*What needs to be done*
Look through the records below for the line holding "## registers in". Write it out exactly, with each following line through the line holding "2_1_floorplan: 421 /".

---------------

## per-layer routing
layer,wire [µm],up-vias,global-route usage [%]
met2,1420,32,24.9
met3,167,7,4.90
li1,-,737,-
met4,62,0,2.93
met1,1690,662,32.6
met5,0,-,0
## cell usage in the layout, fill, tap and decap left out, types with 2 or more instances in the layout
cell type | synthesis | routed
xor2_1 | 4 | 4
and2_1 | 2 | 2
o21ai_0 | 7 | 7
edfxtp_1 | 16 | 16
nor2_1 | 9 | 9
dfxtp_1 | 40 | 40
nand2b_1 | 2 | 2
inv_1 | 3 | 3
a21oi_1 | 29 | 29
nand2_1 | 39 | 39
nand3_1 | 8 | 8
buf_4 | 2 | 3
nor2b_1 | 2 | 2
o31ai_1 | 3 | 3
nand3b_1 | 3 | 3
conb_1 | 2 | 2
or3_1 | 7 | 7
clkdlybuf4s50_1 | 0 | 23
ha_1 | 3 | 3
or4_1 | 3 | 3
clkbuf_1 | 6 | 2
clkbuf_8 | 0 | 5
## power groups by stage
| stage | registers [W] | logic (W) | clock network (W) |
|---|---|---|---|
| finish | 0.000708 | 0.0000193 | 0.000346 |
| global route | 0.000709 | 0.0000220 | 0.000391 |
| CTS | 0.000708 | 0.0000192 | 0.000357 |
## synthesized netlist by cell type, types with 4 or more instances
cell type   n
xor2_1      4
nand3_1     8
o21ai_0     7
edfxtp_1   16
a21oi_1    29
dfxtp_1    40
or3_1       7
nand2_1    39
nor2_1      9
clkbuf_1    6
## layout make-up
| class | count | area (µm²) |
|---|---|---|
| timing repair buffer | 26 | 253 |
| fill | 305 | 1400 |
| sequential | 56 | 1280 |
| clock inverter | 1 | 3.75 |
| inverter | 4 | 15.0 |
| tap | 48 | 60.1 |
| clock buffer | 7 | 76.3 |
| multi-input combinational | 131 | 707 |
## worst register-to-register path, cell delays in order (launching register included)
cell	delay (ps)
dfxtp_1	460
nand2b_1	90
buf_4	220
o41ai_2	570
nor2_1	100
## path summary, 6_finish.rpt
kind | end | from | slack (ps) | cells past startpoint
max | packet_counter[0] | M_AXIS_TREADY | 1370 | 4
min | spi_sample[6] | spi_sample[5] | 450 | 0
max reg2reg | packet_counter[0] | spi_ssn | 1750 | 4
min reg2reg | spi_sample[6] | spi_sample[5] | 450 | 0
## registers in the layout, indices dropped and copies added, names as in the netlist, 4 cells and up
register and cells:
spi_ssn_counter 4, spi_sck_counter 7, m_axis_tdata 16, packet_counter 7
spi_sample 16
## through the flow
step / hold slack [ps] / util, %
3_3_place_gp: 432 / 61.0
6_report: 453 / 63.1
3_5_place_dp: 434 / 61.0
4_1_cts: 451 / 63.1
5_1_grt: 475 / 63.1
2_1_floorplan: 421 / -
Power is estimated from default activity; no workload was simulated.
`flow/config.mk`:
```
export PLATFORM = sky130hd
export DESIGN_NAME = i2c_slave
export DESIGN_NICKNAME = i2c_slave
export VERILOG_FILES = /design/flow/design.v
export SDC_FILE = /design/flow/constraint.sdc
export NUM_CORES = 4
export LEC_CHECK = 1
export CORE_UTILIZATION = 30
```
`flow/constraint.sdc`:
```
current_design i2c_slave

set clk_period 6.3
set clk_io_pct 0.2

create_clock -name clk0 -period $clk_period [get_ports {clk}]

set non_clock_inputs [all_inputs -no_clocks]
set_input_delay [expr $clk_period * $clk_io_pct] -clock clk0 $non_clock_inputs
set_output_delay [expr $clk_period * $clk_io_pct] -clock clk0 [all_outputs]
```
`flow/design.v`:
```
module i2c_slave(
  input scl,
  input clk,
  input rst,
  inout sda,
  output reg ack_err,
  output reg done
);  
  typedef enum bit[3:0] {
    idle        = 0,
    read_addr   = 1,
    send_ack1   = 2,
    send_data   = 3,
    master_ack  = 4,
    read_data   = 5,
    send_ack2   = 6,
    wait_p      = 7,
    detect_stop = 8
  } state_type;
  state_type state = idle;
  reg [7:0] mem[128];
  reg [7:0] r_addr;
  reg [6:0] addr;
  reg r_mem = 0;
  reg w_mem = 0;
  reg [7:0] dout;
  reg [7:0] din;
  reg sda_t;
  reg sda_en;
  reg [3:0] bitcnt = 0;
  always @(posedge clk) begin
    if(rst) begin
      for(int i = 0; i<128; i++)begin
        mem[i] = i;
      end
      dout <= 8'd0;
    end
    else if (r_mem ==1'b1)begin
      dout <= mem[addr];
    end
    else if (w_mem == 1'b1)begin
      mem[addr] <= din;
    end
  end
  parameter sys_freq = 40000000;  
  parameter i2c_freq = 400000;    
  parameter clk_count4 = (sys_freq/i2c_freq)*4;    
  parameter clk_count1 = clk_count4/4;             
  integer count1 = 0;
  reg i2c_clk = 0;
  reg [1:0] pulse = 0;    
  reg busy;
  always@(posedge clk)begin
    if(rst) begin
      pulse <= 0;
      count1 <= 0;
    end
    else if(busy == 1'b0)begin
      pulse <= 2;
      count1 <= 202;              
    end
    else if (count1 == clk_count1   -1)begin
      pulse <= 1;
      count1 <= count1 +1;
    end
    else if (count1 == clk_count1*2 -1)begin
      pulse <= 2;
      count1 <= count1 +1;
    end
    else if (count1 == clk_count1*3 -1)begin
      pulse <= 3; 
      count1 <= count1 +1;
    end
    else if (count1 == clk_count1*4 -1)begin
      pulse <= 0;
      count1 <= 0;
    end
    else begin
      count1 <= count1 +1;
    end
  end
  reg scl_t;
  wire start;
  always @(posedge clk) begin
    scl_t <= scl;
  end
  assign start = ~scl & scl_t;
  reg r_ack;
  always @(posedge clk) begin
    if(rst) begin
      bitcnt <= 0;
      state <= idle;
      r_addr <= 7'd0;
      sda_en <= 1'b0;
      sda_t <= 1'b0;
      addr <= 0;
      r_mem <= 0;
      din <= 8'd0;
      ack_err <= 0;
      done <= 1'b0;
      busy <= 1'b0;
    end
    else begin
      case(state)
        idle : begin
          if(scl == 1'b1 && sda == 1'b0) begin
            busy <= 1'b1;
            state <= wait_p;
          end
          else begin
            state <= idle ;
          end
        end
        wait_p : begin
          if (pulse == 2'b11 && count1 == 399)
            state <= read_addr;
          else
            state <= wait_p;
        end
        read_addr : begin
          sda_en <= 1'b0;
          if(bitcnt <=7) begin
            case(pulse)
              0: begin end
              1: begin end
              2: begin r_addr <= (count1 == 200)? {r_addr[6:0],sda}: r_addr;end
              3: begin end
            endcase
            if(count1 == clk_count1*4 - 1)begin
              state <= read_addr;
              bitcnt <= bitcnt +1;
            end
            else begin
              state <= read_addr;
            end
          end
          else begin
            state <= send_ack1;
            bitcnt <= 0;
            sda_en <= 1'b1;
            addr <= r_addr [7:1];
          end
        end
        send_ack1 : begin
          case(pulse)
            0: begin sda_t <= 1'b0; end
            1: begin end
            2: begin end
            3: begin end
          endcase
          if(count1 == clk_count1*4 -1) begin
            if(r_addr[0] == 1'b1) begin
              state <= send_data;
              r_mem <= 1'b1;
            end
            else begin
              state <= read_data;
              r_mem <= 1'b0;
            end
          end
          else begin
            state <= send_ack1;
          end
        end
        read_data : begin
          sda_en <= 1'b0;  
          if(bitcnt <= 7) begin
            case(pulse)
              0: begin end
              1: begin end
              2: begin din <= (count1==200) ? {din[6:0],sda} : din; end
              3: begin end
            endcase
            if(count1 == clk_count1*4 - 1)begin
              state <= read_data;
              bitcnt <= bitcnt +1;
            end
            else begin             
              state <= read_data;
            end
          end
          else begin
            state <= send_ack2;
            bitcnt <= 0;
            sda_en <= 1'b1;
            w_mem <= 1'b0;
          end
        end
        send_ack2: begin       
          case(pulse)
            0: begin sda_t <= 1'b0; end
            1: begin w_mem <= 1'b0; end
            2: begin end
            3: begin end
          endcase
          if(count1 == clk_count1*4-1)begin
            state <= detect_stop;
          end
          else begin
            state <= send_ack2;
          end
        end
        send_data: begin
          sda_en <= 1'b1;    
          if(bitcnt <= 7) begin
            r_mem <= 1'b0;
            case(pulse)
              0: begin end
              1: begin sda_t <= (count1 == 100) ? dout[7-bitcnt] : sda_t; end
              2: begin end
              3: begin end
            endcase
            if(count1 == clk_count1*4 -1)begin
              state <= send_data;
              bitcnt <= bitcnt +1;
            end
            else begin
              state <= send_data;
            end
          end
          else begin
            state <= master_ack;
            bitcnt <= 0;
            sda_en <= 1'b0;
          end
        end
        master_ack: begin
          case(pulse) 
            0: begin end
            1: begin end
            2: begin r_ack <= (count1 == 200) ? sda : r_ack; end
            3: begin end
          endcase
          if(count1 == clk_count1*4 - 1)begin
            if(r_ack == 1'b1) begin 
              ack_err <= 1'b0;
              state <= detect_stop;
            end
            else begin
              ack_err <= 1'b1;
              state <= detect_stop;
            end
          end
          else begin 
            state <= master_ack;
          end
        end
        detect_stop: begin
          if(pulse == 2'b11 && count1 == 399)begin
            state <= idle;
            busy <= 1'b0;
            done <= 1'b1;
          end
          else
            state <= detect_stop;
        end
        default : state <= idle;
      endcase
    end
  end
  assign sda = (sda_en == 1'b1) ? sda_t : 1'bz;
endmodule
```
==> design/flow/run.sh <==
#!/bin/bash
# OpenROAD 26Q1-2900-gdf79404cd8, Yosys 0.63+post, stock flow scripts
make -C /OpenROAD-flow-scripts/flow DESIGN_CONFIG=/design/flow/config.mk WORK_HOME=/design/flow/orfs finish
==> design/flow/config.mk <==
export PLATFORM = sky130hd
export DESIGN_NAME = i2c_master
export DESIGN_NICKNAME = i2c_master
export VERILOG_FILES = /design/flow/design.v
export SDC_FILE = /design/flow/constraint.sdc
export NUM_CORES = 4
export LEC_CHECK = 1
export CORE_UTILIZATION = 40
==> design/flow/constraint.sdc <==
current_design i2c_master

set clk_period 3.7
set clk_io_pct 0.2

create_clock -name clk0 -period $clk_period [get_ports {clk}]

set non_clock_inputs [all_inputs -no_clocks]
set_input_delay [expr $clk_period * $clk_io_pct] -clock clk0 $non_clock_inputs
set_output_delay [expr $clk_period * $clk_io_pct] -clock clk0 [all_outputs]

---------------

*Solution*
## registers in the layout, indices dropped and copies added, names as in the netlist, 4 cells and up
register and cells:
spi_ssn_counter 4, spi_sck_counter 7, m_axis_tdata 16, packet_counter 7
spi_sample 16
## through the flow
step / hold slack [ps] / util, %
3_3_place_gp: 432 / 61.0
6_report: 453 / 63.1
3_5_place_dp: 434 / 61.0
4_1_cts: 451 / 63.1
5_1_grt: 475 / 63.1
2_1_floorplan: 421 / -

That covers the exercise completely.